The uranium recovery project was ramping up just as Stan finished his graduate studies
Way back when, I posted Stan's two-page undergraduate Columbia transcript, but I see now that I did not post a third page detailing his graduate studies. Okay, so here it is now. Notice that he finished his last semester of full-time research toward the doctorate on February 1, 1951.
At that point, he still had a dissertation to write, but he also had a family (Walter was a year old) and he needed an income while also working on the thesis. Maybe there wasn't funding available at that time from the physics department.

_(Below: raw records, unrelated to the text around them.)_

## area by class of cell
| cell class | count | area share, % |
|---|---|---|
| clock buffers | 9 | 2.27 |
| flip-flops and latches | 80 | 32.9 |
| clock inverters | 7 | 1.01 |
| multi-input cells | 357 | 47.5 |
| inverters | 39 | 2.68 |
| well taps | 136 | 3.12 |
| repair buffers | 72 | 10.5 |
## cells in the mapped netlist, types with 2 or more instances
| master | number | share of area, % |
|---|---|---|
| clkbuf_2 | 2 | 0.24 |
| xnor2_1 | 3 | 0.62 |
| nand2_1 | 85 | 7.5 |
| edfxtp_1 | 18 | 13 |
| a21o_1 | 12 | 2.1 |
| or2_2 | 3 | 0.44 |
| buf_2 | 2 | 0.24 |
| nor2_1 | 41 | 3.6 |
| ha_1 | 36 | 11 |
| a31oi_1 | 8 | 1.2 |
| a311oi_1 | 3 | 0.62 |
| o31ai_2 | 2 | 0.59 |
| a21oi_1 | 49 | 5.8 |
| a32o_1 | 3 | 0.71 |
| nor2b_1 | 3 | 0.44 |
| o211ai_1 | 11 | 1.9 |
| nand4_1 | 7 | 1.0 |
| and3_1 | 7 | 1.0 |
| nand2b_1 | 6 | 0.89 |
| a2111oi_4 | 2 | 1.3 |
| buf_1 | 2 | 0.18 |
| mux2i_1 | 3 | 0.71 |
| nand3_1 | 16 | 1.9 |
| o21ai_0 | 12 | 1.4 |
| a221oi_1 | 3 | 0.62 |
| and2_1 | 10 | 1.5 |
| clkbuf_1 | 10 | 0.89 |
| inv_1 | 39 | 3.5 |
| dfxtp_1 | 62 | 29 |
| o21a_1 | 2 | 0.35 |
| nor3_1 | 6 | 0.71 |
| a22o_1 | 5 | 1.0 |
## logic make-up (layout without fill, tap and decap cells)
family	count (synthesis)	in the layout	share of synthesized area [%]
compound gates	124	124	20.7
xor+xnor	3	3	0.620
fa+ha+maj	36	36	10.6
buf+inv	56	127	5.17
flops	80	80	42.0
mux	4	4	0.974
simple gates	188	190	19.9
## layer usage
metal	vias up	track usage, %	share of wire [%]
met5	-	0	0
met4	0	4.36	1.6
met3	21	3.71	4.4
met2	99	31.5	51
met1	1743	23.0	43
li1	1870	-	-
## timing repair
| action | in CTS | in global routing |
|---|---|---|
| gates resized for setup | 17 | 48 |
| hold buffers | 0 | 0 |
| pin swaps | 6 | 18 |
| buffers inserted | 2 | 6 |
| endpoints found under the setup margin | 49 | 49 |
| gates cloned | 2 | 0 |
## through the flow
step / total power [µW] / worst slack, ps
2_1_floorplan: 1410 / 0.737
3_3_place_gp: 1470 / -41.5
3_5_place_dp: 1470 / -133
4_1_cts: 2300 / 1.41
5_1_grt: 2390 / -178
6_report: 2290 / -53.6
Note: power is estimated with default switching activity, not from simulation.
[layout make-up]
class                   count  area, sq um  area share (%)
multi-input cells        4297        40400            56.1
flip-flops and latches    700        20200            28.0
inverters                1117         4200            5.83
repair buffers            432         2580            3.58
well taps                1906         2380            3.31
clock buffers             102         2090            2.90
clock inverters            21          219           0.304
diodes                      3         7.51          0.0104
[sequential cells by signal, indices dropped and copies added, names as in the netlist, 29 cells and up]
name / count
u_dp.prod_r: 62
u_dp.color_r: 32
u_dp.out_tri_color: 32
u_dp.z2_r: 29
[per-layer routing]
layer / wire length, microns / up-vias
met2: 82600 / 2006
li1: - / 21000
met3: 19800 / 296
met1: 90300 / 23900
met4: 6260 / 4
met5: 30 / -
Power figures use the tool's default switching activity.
File: config.mk
export PLATFORM = sky130hd
export DESIGN_NAME = char_lcd_four_bit_sequencer
export DESIGN_NICKNAME = d
export VERILOG_FILES = /design/src/hdl/clcd_pkg.sv /design/src/hdl/clcd_front.sv /design/src/hdl/clcd_queue.sv /design/src/hdl/clcd_back.sv /design/src/hdl/char_lcd_four_bit_sequencer.sv
export SDC_FILE = /design/constraint.sdc
export NUM_CORES = 1
export LEC_CHECK = 0
export BUFFER_PORTS_ARGS = -buffer_cell sky130_fd_sc_hd__buf_4
export CAP_MARGIN = 25
export CORE_MARGIN = 3
export CORE_UTILIZATION = 40
export CTS_CLUSTER_DIAMETER = 60
export CTS_CLUSTER_SIZE = 14
export DETAILED_ROUTE_END_ITERATION = 16
export PLACE_DENSITY = 0.6
export RECOVER_POWER = 100
export SLEW_MARGIN = 15
export SYNTH_ARGS = -nofsm -noshare
export SYNTH_HDL_FRONTEND = slang
export SYNTH_SLANG_ARGS = --single-unit
File: constraint.sdc
create_clock -name clock -period 3.94 [get_ports clock]
set_clock_uncertainty 0.15 [all_clocks]
set_input_delay 0.394 -clock clock [delete_from_list [all_inputs] [get_ports clock]]
set_output_delay 0.394 -clock clock [all_outputs]
set_load 0.05 [all_outputs]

We know that in 1950 Professor Hassialis from the Columbia School of Mines had launched the Atomic Energy Project for the Recovery of Uranium, a program at Columbia funded by the U.S. government that would grow to employ 125 scientists and engineers.
That was the group that was hiring in February 1951 when Stan was looking for work. Yes, the work was in the field of surface chemistry, far outside his expertise, but it involved work using radioactive samples and there Stan had some relevant background.

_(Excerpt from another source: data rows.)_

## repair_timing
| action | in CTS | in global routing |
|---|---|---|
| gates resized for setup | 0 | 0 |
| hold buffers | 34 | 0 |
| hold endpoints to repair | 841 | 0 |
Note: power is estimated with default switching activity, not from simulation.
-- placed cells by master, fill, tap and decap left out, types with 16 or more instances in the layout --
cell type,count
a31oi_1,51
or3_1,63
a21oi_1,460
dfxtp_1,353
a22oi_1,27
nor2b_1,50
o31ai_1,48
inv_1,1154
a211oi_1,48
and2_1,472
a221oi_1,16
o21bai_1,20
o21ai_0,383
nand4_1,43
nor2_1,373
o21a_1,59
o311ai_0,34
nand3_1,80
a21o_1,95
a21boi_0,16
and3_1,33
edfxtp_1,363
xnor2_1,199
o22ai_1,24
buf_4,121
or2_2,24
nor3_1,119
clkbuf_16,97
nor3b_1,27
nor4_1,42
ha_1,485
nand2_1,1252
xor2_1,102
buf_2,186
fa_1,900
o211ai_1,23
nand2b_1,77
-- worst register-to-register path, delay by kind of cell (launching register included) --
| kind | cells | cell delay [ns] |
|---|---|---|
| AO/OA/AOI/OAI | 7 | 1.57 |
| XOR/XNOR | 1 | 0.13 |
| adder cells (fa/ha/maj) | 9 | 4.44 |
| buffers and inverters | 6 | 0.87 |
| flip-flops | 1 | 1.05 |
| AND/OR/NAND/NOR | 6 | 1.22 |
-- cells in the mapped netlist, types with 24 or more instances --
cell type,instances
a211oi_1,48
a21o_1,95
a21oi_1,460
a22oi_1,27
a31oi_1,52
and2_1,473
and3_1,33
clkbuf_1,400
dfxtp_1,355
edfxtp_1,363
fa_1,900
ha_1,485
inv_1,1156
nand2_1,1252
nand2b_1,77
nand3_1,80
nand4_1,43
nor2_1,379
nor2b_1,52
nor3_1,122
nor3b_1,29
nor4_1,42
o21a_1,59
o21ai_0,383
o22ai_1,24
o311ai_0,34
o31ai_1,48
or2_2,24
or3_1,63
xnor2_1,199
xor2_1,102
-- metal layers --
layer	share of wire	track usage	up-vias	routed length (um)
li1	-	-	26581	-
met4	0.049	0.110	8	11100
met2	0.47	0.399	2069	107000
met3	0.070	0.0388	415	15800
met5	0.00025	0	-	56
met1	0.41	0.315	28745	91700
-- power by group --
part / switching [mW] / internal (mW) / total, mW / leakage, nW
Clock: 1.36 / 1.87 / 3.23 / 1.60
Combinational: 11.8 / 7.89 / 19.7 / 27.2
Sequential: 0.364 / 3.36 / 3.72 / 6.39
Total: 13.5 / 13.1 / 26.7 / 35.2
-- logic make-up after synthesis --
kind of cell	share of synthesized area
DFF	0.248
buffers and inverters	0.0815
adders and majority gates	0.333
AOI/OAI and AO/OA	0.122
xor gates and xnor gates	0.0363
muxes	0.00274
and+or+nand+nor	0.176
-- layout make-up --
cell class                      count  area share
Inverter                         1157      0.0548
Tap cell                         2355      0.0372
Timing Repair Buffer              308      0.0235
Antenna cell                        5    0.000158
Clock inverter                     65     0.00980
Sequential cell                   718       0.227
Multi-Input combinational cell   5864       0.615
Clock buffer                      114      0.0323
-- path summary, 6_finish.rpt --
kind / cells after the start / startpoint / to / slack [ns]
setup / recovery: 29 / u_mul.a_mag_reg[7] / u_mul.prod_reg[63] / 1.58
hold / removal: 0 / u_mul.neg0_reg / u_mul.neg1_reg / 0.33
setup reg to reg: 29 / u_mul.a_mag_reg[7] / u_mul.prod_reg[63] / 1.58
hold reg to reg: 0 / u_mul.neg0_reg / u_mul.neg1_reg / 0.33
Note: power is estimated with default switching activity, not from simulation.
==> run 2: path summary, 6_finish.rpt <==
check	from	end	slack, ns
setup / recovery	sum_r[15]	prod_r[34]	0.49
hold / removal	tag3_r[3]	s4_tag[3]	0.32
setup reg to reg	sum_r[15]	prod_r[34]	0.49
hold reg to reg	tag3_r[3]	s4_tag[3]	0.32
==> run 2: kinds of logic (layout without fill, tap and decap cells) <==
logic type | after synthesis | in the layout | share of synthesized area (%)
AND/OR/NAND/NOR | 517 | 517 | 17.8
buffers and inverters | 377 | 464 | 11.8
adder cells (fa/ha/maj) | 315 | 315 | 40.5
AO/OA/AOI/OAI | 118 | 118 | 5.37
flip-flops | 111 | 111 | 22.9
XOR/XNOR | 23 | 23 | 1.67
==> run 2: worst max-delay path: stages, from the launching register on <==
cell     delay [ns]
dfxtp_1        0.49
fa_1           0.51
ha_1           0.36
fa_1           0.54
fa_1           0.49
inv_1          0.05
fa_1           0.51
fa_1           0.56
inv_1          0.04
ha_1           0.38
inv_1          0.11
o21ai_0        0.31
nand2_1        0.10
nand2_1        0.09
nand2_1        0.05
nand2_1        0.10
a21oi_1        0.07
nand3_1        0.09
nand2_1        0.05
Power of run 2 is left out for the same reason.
**src/sbb_pkg.sv**
```systemverilog
// Package for the separable 3x3 box blur: shared types and fixed constants.
// Used by sbb_window, sbb_out_fifo and the top level; depends on nothing.
package sbb_pkg;

  // Configuration register width and address map
  localparam int CFG_W      = 13;
  localparam int CFG_ADDR_W = 3;
  localparam logic REG_FRAME_WIDTH  = 1'b0;
  localparam logic REG_FRAME_HEIGHT = 1'b1;

  // Frame geometry limits
  localparam int MAX_HEIGHT = 4096;
  localparam int ROW_W      = 12;
  localparam int MIN_SIZE   = 3;

  // Input word kinds (carried on in_tuser)
  localparam logic OP_PIXEL = 1'b0;
  localparam logic OP_DRAIN = 1'b1;

  // Result queue sizing
  localparam int FIFO_DEPTH = 8;
  localparam int FIFO_PTR_W = 3;
  localparam int FIFO_CNT_W = 4;

  // Per-word control tag that travels down the pipeline
  typedef struct packed {
    logic vld;        // stage holds a word
    logic is_pix;     // pixel word (else drain tick)
    logic emit;       // word produces a first result
    logic two;        // word also produces the right-border result
    logic interior;   // first result is a real 3x3 average
    logic row_end;    // first result closes an output row
    logic frame_end;  // first result closes the frame
  } sbb_tag_t;

endpackage

```
**src/sbb_out_fifo.sv**
```systemverilog
// Result queue for the box blur: takes up to two words a cycle, hands out one.
// Depends on sbb_pkg for depth and pointer widths.
module sbb_out_fifo import sbb_pkg::*; #(
  parameter int DATA_W = 19
) (
  input  logic              clk,
  input  logic              rst_n,
  input  logic              push0,
  input  logic [DATA_W-1:0] data0,
  input  logic              push1,
  input  logic [DATA_W-1:0] data1,
  output logic              out_valid,
  input  logic              out_ready,
  output logic [DATA_W-1:0] out_data
);

  logic [DATA_W-1:0]     ent_r [FIFO_DEPTH];
  logic [FIFO_PTR_W-1:0] wr_ptr_r, wr_ptr_nxt;
  logic [FIFO_PTR_W-1:0] rd_ptr_r, rd_ptr_nxt;
  logic [FIFO_CNT_W-1:0] cnt_r, cnt_nxt;
  logic [FIFO_PTR_W-1:0] wr_ptr_p1;
  logic                  pop;

  assign pop       = out_valid && out_ready;
  assign wr_ptr_p1 = wr_ptr_r + 1'b1;

  always_ff @(posedge clk) begin
    if (push0) begin
      ent_r[wr_ptr_r] <= data0;
    end
    if (push1) begin
      ent_r[wr_ptr_p1] <= data1;
    end
  end

  always_comb begin
    wr_ptr_nxt = wr_ptr_r + FIFO_PTR_W'(push0) + FIFO_PTR_W'(push1);
    rd_ptr_nxt = rd_ptr_r + FIFO_PTR_W'(pop);
    cnt_nxt    = cnt_r + FIFO_CNT_W'(push0) + FIFO_CNT_W'(push1) - FIFO_CNT_W'(pop);
  end

  always_ff @(posedge clk) begin
    if (!rst_n) begin
      wr_ptr_r <= '0;
      rd_ptr_r <= '0;
      cnt_r    <= '0;
    end else begin
      wr_ptr_r <= wr_ptr_nxt;
      rd_ptr_r <= rd_ptr_nxt;
      cnt_r    <= cnt_nxt;
    end
  end

  assign out_valid = (cnt_r != '0);
  assign out_data  = ent_r[rd_ptr_r];

endmodule

```
**config.mk**
```make
export PLATFORM = sky130hd
export DESIGN_NAME = sbb_out_fifo
export DESIGN_NICKNAME = d
export VERILOG_FILES = /design/src/sbb_pkg.sv /design/src/sbb_out_fifo.sv
export SDC_FILE = /design/constraint.sdc
export NUM_CORES = 1
export LEC_CHECK = 0
export ABC_AREA = 0
export BUFFER_PORTS_ARGS = -buffer_cell sky130_fd_sc_hd__buf_2
export CORE_MARGIN = 2
export CORE_UTILIZATION = 31
export DETAILED_ROUTE_END_ITERATION = 16
export GPL_ROUTABILITY_DRIVEN = 0
export PLACE_DENSITY = 0.47
export SYNTH_ARGS = -nofsm -noshare
export SYNTH_HDL_FRONTEND = slang
export SYNTH_SLANG_ARGS = --single-unit
```
**constraint.sdc**
```tcl
create_clock -name clk -period 2.81 [get_ports clk]
set_input_delay 0.843 -clock clk [delete_from_list [all_inputs] [get_ports clk]]
set_output_delay 0.843 -clock clk [all_outputs]
set_load 0.05 [all_outputs]
```
==> run metrics, run 1 <==
Die Wd around 170 µm; Hold Slack between 0.6 and 0.7 ns; fin. max-slew vios 0; worst hold path class register to register; critical path arrival between 2 and 2.5 ns; largest net degree at the start of global routing 29; htree depth 4; WL final 20800 µm; FF-to-FF Start wr_ptr_r[0]$_SDFF_PN0_; Sw Share slightly above 30%; Placed Area between 9000 and 10000 µm²; crit share post-route 103%; Internal Power around 5.7 mW; DRC 0; failing checks setup timing; total track usage 15.6%; via density per instance around 4.9; initial core utilization between 30% and 40%; first-pass GRT wire length 31600 µm; critical path class register to primary output; Longest Clk Path Bufs 2; number of diodes 0; finished layout cell area roughly 10000 µm²; maximum clock rate around 0.35 GHz; setup total negative slack -0.597 ns; CTS Hold Bufs 0; GRT overflow 0; total of max-cap violations 0; number of antenna violations at the first check in global routing 0; Die Footprint between 20000 and 30000 µm²; Placeable Area ~26000 µm²; HPWL after detailed placement 13700 µm; Seq. cell area around 4800 µm²; CP required 1.97 ns; share of cells above drive strength 1 between 60% and 70%; LEAKAGE 3.47 nW; Hold Path Depth 4; CTS Sinks 162; std cell rows 59; Synth cell types 29; Slew HR between 50% and 60%; sequential share of power a little under two fifths; Final #Nets between 600 and 700; clock network power share 27.6%; height of the chip approximately 170 µm; CTS tree yes; filler instances approximately 2.4k; termination of the worst setup path out_data[15]; Post-Syn Nets 518; Tightest Pin Transition 0.710 ns; IR drop worst, VDD roughly 380 µV; post-layout min period 2.90 ns; Post-Syn Instances approximately 460; R2R setup slack around 0.24 ns; drt first pass iters 4; clock skew just over 0.008 ns; WL/cell approximately 23 µm; # setup viols final 13; Logic pwr share 35.8%; Seq/Total Area, Yosys about three fifths; vias around 4.5k; Netlist Area Pre-Place ~8200 µm²; Clock Latency Late Sink 0.42 ns; crit path launch rd_ptr_r[0]$_SDFF_PN0_; largest fanout on the critical path 6; RSZ-0062 raised after global routing yes; endpoint type of the worst setup path primary output; initial DRC count 321; Worst Setup Slack, final -0.0850 ns; Final Hold Violating Endpoints 0; vias in the first global route around 5.0k; I/O pin count 63; Seq cells post-synth ~160; area delta synth->final 23.5%; outcome complete, but fails checks; synth warn 0; switching component of the power 2.59 mW; reg2reg end ent_r[0][10]$_DFFE_PP_; CP Launch Type register; clk slew on worst S/H paths 0.06 ns; ANT nets after route 0; # port buffers 62; CTS buffer count 17; pwr/cell area approximately 830 nW/µm²; worst reg-to-reg path cell count 6; area occupied by multi-input gates between 3000 and 4000 µm²; Post-Syn Area per Cell 17.6 µm²; root buf cell clkbuf_16
==> layout make-up <==
| class | instances | area share (%) |
|---|---|---|
| timing repair buffer | 107 | 9.21 |
| sequential | 162 | 47.3 |
| clock inverter | 12 | 1.34 |
| inverter | 9 | 0.335 |
| multi-input combinational | 269 | 33.2 |
| tap | 335 | 4.16 |
| clock buffer | 20 | 4.43 |
==> Yosys cell counts (all sizes together) <==
master	instances	area, µm²
nand2	8	30.0
or2	2	12.5
nor2	5	28.8
nor2b	1	6.26
mux2	171	1930
xor2	4	35.0
nand2b	3	18.8
edfxtp	152	4560
a21o	1	7.51
a21oi	1	5.00
fa	3	60.1
ha	8	100
mux4	38	856
nand3	1	5.00
nand3b	1	7.51
nor3b	1	7.51
buf	17	103
xnor2	1	8.76
o21ai	2	10.0
mux2i	1	10.0
inv	9	33.8
o22ai	4	25.0
dfxtp	10	200
clkbuf	7	26.3
and2	9	56.3
nor3	4	20.0
**config.mk**
```make
export PLATFORM = sky130hd
export DESIGN_NAME = dda_line_point_generator
export DESIGN_NICKNAME = d
export VERILOG_FILES = /design/src/sv/dda_pkg.sv /design/src/sv/dda_line_point_generator.sv /design/src/sv/dda_datapath.sv /design/src/sv/dda_ctrl.sv
export VERILOG_INCLUDE_DIRS = /design/src /design/src/sv
export SDC_FILE = /design/constraint.sdc
export NUM_CORES = 1
export LEC_CHECK = 0
export BUFFER_PORTS_ARGS = -buffer_cell sky130_fd_sc_hd__buf_4
export CAP_MARGIN = 25
export CORE_ASPECT_RATIO = 1.25
export CORE_MARGIN = 3
export CORE_UTILIZATION = 42
export DETAILED_ROUTE_END_ITERATION = 8
export GPL_ROUTABILITY_DRIVEN = 1
export SLEW_MARGIN = 40
export SYNTH_ARGS = -nofsm -noshare
export SYNTH_HDL_FRONTEND = slang
export SYNTH_SLANG_ARGS = --single-unit
```
**constraint.sdc**
```tcl
create_clock -name clk -period 8.3 [get_ports clk]
set_input_delay 0.83 -clock clk [delete_from_list [all_inputs] [get_ports clk]]
set_output_delay 0.83 -clock clk [all_outputs]
set_load 0.05 [all_outputs]
```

Most of the AEP-RU work took place on campus, probably at the School of Mines. But at least one of the project scientists, an R.Christian Anderson, was stationed at Brookhaven labs using the research reactor there for project work. Given his nuclear experience, Stan was apparently offered the opportunity to go to Brookhaven for a year and work together with Anderson.
And so it was that in June 1951 that Stan, Helga and baby Walter moved into graduate student housing at Brookhaven and Stan took up his post in the chemistry department.
I'm pretty sure Stan didn't like the work. This was applied science, not the sexier pure physics he had trained in. It was not about learning the fundamental truths of the universe, but devising a better technique for surface adhesion.
But more than that, the work was weapons-related—not in any direct way, but it was funded as part of a project to make the production of nuclear fuel more economical. Yes, that might benefit the long-term development of nuclear power for peaceful purposes, which Stan supported. But the immediate goal was to streamline the processing of uranium ore for nuclear weapons development, which he did not.
As a young physicist in 1951, not yet six years since Hiroshima, Stan felt a burden of responsibility for this terrible new power that his profession had unleashed upon the world. I think he was already active in the Federation of American Scientists by this time, but I need to do more research on that.
At any rate, he was not comfortable with the idea of himself becoming a part of the weapons establishment, and I imagine that ambivalence made his first year at Brookhaven less than a delight. During this period, he worked evenings on the thesis, but possibly was making slow progress.
Of course, he remained in touch with Wu and at some point during the year, he learned that he would get physics department funding the next year, starting July 1, 1952, and that he would transfer into the Brookhaven physics group.
Possibly Wu already knew that she wanted Ruby to work on the helium recoil experiment. It would be useful to her to have someone already on hand at Brookhaven to work on that pending research.